==> ./design.v <==
module UART_RX_to_AXIS
#(
    parameter int CLK_FREQ = 100,        
    parameter int BIT_RATE = 115200,     
    parameter int BIT_PER_WORD = 8,      
    parameter int PARITY_BIT = 0,        
    parameter int STOP_BITS_NUM = 1      
)
(
    input  logic aclk, aresetn,
    output logic [7:0] tdata,
	output logic tuser, tvalid,
    input logic RX    
);
enum logic[2:0] {IDLE, START, DATA, PARITY, STOP1, STOP2, OUT_RDY} State, Next_State;
localparam int Cycle_per_Period = CLK_FREQ * (10**6) / BIT_RATE;
localparam int Cycle_per_Period_Half = Cycle_per_Period/2;
logic RX_Falling;
logic [1:0] RX_Falling_Reg;
logic [17:0] Clk_Count, Clk_Count_Max;
logic Clk_Count_En, Clk_Count_Done;
logic [3:0] Bit_Count;
logic Bit_Count_Done;
logic [BIT_PER_WORD-1:0] Data_Shift_Reg;
logic Parity_Err;
always_ff @(posedge aclk) begin
    if(!aresetn)
        RX_Falling_Reg <= 'b1;
    else
        RX_Falling_Reg <= {RX_Falling_Reg[0], RX};  
end        
assign RX_Falling = RX_Falling_Reg[1] & ~RX_Falling_Reg[0];      
always_ff @(posedge aclk) begin
    if(!aresetn)
        Clk_Count <= 'b0;
    else if(Clk_Count_En) begin
        Clk_Count <= Clk_Count + 1;
        if (Clk_Count == Clk_Count_Max)
            Clk_Count <= 'b0;
    end    
end        
assign Clk_Count_Done = (Clk_Count == Clk_Count_Max) ? 1'b1 : 1'b0; 
always_ff @(posedge aclk) begin
    if(!aresetn)
        Bit_Count <= 'b0;
    else if(Clk_Count_Done && State == DATA) begin
        Bit_Count <= Bit_Count + 1;
        if (Bit_Count == BIT_PER_WORD-1)
            Bit_Count <= 'b0;
    end    
end        
assign Bit_Count_Done = (Bit_Count == BIT_PER_WORD-1 && Clk_Count_Done) ? 1'b1 : 1'b0; 
always_ff @(posedge aclk) begin
    if(!aresetn)
        Data_Shift_Reg <= 'b0;
    else if(Clk_Count_Done && State == DATA) 
        Data_Shift_Reg <= {RX, Data_Shift_Reg[BIT_PER_WORD-1:1]};        
end        
assign tdata = Data_Shift_Reg;
assign tuser = Parity_Err;
assign tvalid = (State == OUT_RDY) ? 1'b1 : 1'b0;
always_ff @(posedge aclk) begin
    if(!aresetn)
        Parity_Err <= 'b0;
    else if(Clk_Count_Done && State == PARITY)
        unique case(PARITY_BIT) 
            0: Parity_Err <= 'b0;
            1: Parity_Err <= ~(^{Data_Shift_Reg[BIT_PER_WORD-1:0], RX});   
            2: Parity_Err <= ^{Data_Shift_Reg[BIT_PER_WORD-1:0], RX}; 
        endcase       
end        
always_ff @(posedge aclk) 
    if(!aresetn)
        State <= IDLE;
    else
        State <= Next_State;
always_comb
    unique case(State)
        IDLE, OUT_RDY: begin
            Clk_Count_En = 1'b0;
            Clk_Count_Max = Cycle_per_Period;
        end
        START: begin
            Clk_Count_En = 1'b1;
            Clk_Count_Max = Cycle_per_Period_Half;
        end
        DATA, PARITY, STOP1, STOP2: begin
            Clk_Count_En = 1'b1;
            Clk_Count_Max = Cycle_per_Period;
        end
    endcase
always_comb
    unique case(State)
        IDLE:  
            Next_State = (RX_Falling) ? START : IDLE;
        START:  
            Next_State = (Clk_Count_Done) ? DATA : START; 
        DATA:  
            if (Bit_Count_Done)
                if (PARITY_BIT)
                    Next_State = PARITY;
                else
                    Next_State = STOP1;  
            else
                Next_State = DATA; 
        PARITY:  
            Next_State = (Clk_Count_Done) ? STOP1 : PARITY; 
        STOP1:  
            if (Clk_Count_Done)
                if (STOP_BITS_NUM == 1)
                    Next_State = OUT_RDY;
                else
                    Next_State = STOP2;  
            else
                Next_State = STOP1; 
        STOP2:  
            Next_State = (Clk_Count_Done) ? OUT_RDY : STOP2;
        OUT_RDY:  
            Next_State = IDLE;
    endcase
endmodule
==> ./run.sh <==
#!/bin/bash
# OpenROAD 26Q1-2900-gdf79404cd8, Yosys 0.63+post, stock flow scripts
make -C /OpenROAD-flow-scripts/flow DESIGN_CONFIG=/design/flow/config.mk WORK_HOME=/design/flow/orfs finish
==> ./config.mk <==
export PLATFORM = sky130hd
export DESIGN_NAME = UART_RX_to_AXIS
export DESIGN_NICKNAME = UART_RX_to_AXIS
export VERILOG_FILES = /design/flow/design.v
export SDC_FILE = /design/flow/constraint.sdc
export NUM_CORES = 4
export LEC_CHECK = 1
export CORE_UTILIZATION = 40
==> ./constraint.sdc <==
current_design UART_RX_to_AXIS

set clk_period 2.8
set clk_io_pct 0.2

create_clock -name clk0 -period $clk_period [get_ports {aclk}]

set non_clock_inputs [all_inputs -no_clocks]
set_input_delay [expr $clk_period * $clk_io_pct] -clock clk0 $non_clock_inputs
set_output_delay [expr $clk_period * $clk_io_pct] -clock clk0 [all_outputs]
==> flow_summary.rst <==
Synthesis and place-and-route
=============================

.. list-table::
   :header-rows: 1

   * - Metric
     - Value
   * - Run status
     - complete, no violations
   * - Final setup skew
     - 0.00738 ns
   * - Root Driver
     - sky130_fd_sc_hd__clkbuf_8
   * - Clock tree from TritonCTS
     - yes
   * - Total via count in the routed design
     - 1546
   * - Headroom to the max-slew limit
     - 0.502
   * - Drt drc
     - 0
   * - Total power per unit cell area
     - 443 nW/µm²
   * - Synthesized area divided by synthesized cell count
     - 9.47 µm²
   * - Number of warnings printed during yosys synthesis
     - 1
   * - Setup slack, reg-to-reg
     - 0.65 ns
   * - Count of input and output buffers
     - 11
   * - Area growth from synthesis to layout
     - 11.4%
   * - Total negative slack
     - 0 ns
   * - Drt first pass iters
     - 4
   * - Dominant kind of combinational cell
     - simple AND/OR/NAND/NOR gates
   * - Dominant logic cell type in the layout
     - sky130_fd_sc_hd__dfxtp_1
   * - Horizontal die size
     - 71.7 µm
   * - Post-synthesis mux area share
     - 0.0671
   * - Tightest Hold Check Type
     - reg -> reg
   * - Yosys cell types
     - 53
   * - Initial antenna violation count
     - 0
   * - Synth Area in Compound Gates
     - 0.199
   * - First-pass GRT wire length
     - 6.73 mm
   * - Cell type with the largest total area
     - sky130_fd_sc_hd__dfxtp_1
   * - RR Startpoint
     - State[2]$_DFF_P_
   * - Buffer levels on the longest clock path
     - 2
   * - Tool warnings
     - 25
   * - Kind of critical path
     - reg -> reg
   * - Worst reg-to-reg path cell count
     - 4
   * - Number of standard cells reported by yosys
     - 205
   * - Worst min-delay path startpoint
     - RX_Falling_Reg[0]$_SDFF_PN1_
   * - Reg-to-reg critical path endpoint
     - Data_Shift_Reg[6]$_SDFFE_PN0P_
   * - Number of enable-type register cells in the synthesized netlist
     - 0
   * - Boundary pin count
     - 13
   * - Number of buffers created by CTS
     - 5
   * - Core Area
     - 4500 µm²
   * - Number of cells on the critical path
     - 4
   * - Peak supply drop
     - 326 µV
   * - Via count of the first global-routing pass
     - 1423
   * - Max-capacitance violation count
     - 0
   * - Sort of element at the end of the critical path
     - flip-flop
   * - Proportion of layout cells with a drive suffix above 1
     - 0.124
   * - Hold buffer count at CTS
     - 0
   * - Floorplan core density
     - 0.431
   * - Post-CTS setup repair buffer count
     - 0
   * - Final core occ
     - 0.480
   * - Dpl hpwl
     - 2.63 mm
   * - Total global routing track utilization
     - 0.166
   * - Fraction of the mapped netlist area in adder cells
     - 0.0129
   * - GP Congestion
     - 0.845
   * - Leakage power figure
     - 0.687 nW
   * - Worst hold stages
     - 1
   * - Chip Footprint
     - 5130 µm²
   * - Chip area from the yosys synthesis statistics
     - 1940 µm²
   * - Synth Area in XOR/XNOR
     - 0.00903
   * - Synthesized cell area
     - 1940 µm²
   * - Biggest area contributors in the synthesized netlist
     - sky130_fd_sc_hd__dfxtp_1 40%, sky130_fd_sc_hd__mux2i_1 6.7%, sky130_fd_sc_hd__a211oi_2 5.8%, sky130_fd_sc_hd__nand2_1 5.2%, sky130_fd_sc_hd__o21ai_0 2.1%
   * - Average wire per standard cell
     - 14.3 µm
   * - Synthesized instance count
     - 205
   * - Largest net degree at the start of global routing
     - 19
   * - Starting DRC count in detailed routing
     - 128
   * - Count of buffering cells on the critical path with inverters included
     - 0
   * - Category of cells accounting for the largest share of critical-path delay
     - simple AND/OR/NAND/NOR gates
   * - Hold Fails Final Rpt
     - 0
   * - Slew @ Worst Pin
     - 0.747 ns
   * - Final Max Tran Viols
     - 0
   * - Async set-reset flop share out of synthesis
     - 0
   * - Registers, synthesis
     - 39
   * - Timing-limited maximum frequency
     - 0.466 GHz
   * - CP Max Fanout
     - 10
   * - Register area share after synthesis
     - 0.402
   * - Setup repair after global routing missed its margin
     - no
   * - Yosys top cell area share
     - 0.402
   * - Number of rows created at floorplan
     - 24
   * - Clock latency on the worst-skew pair
     - 0.29 ns
   * - Remaining antenna violation count
     - 0
   * - Post-CTS sizing
     - 0
   * - Clock-pin slew on the worst setup and hold paths
     - 0.07 ns
   * - Final setup violation count
     - 0
   * - Main flop type
     - sky130_fd_sc_hd__dfxtp_1
   * - Slowest CP cell
     - sky130_fd_sc_hd__a21oi_2
   * - Global route overflow
     - 0
   * - Dominant logic cell types in the final layout
     - 39 x sky130_fd_sc_hd__dfxtp_1, 27 x sky130_fd_sc_hd__nand2_1, 13 x sky130_fd_sc_hd__mux2i_1, 11 x sky130_fd_sc_hd__clkdlybuf4s50_1, 9 x sky130_fd_sc_hd__a211oi_2
   * - Cycle use final
     - 0.767
   * - End point of the worst hold path
     - RX_Falling_Reg[1]$_SDFF_PN0_
   * - Simple-gate share of the synthesized area
     - 0.262
   * - Filler instances
     - 425
   * - Worst Path Arrival
     - 2.37 ns
   * - Vert. Die Dim
     - 71.7 µm
   * - Routed vias/inst
     - 5.75
   * - Final period demand of the worst path
     - 2.15 ns
   * - TritonCTS sink count
     - 39
   * - Max stage delay on crit path
     - 0.71 ns
   * - Max H-tree Level
     - 2
   * - Critical-path cell list
     - nor4_1 -> nand4_1 -> a21oi_2 -> mux2i_1
   * - Data required time at the worst endpoint
     - 3.02 ns
   * - Antenna diode count
     - 0
   * - Total Routed Length
     - 3.85 mm
   * - Worst setup SP type
     - flip-flop
==> worst max path at each step <==
stage / start / endpoint / slack, ns
after CTS: State[2]$_DFF_P_ / Data_Shift_Reg[6]$_SDFFE_PN0P_ / 0.64
after global routing: State[2]$_DFF_P_ / Data_Shift_Reg[5]$_SDFFE_PN0P_ / 0.47
final: State[2]$_DFF_P_ / Data_Shift_Reg[6]$_SDFFE_PN0P_ / 0.65
==> layer usage <==
metal,wire [µm],vias up,track usage
met5,0,-,0
met4,66,0,0.0327
met3,150,7,0.0285
met2,1620,33,0.253
met1,2010,708,0.257
li1,-,798,-
==> report_power, final <==
part	internal, mW	total [mW]	leakage [nW]	switching (mW)
logic	0.0113	0.0312	0.330	0.0199
registers	0.558	0.563	0.315	0.00424
clock network	0.175	0.363	0.0422	0.189
==> per-stage QoR <==
stage                     hold slack, ns  total power, mW  worst slack (ns)  cells  instance area, µm²
after floorplan                    0.420            0.597             0.963    205                1940
after global routing               0.509             1.00             0.467    269                2160
after detailed placement           0.446            0.607             0.669    261                2080
after CTS                          0.463            0.967             0.643    269                2160
after global placement             0.443            0.606             0.720    261                2080
final                              0.458            0.957             0.653    269                2160
==> final cells by class <==
class                   count  area [µm²]  share of cell area
flip-flops and latches     39         781               0.361
inverters                   4        15.0             0.00694
repair buffers             16         148              0.0683
clock buffers               7        76.3              0.0353
clock inverters             1        5.00             0.00231
well taps                  52        65.1              0.0301
multi-input cells         150        1070               0.496
==> worst reg2reg max path, delay by kind of cell, from the launching register on <==
family / cells / cell delay, ns
flops: 1 / 0.37
mux: 1 / 0.25
compound gates: 1 / 0.71
simple gates: 2 / 0.75
==> cell usage after synthesis, drive strengths merged (4+ instances only) <==
cell / number
dfxtp: 39
nand2: 27
mux2i: 13
a211oi: 11
o21ai: 8
nor2: 7
buf: 6
clkbuf: 6
nor4: 6
or3: 6
nand3: 5
nand4: 5
or4: 5
and3: 4
and4: 4
inv: 4
nand2b: 4
o31ai: 4
==> state kept, by name, summed over array words and instances (netlist names) <==
name / count
Bit_Count: 4
Data_Shift_Reg: 8
Clk_Count: 18
RX_Falling_Reg: 2
State: 7
==> logic make-up after synthesis <==
| kind of cell | after synthesis |
|---|---|
| XOR/XNOR | 2 |
| other | 1 |
| adder cells (fa/ha/maj) | 2 |
| multiplexers | 13 |
| AND-OR/OR-AND | 44 |
| AND/OR/NAND/NOR | 88 |
| buffers and inverters | 16 |
| flip-flops | 39 |
Power and IR drop assume default switching activity.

# # # # #

WHAT IS NEEDED: In the listing above, find the line with "of critical path" and the line with "of the critical path"; output exactly those lines and all lines between them.

EXERCISE OUTPUT:
   * - Kind of critical path
     - reg -> reg
   * - Worst reg-to-reg path cell count
     - 4
   * - Number of standard cells reported by yosys
     - 205
   * - Worst min-delay path startpoint
     - RX_Falling_Reg[0]$_SDFF_PN1_
   * - Reg-to-reg critical path endpoint
     - Data_Shift_Reg[6]$_SDFFE_PN0P_
   * - Number of enable-type register cells in the synthesized netlist
     - 0
   * - Boundary pin count
     - 13
   * - Number of buffers created by CTS
     - 5
   * - Core Area
     - 4500 µm²
   * - Number of cells on the critical path
     - 4
   * - Peak supply drop
     - 326 µV
   * - Via count of the first global-routing pass
     - 1423
   * - Max-capacitance violation count
     - 0
   * - Sort of element at the end of the critical path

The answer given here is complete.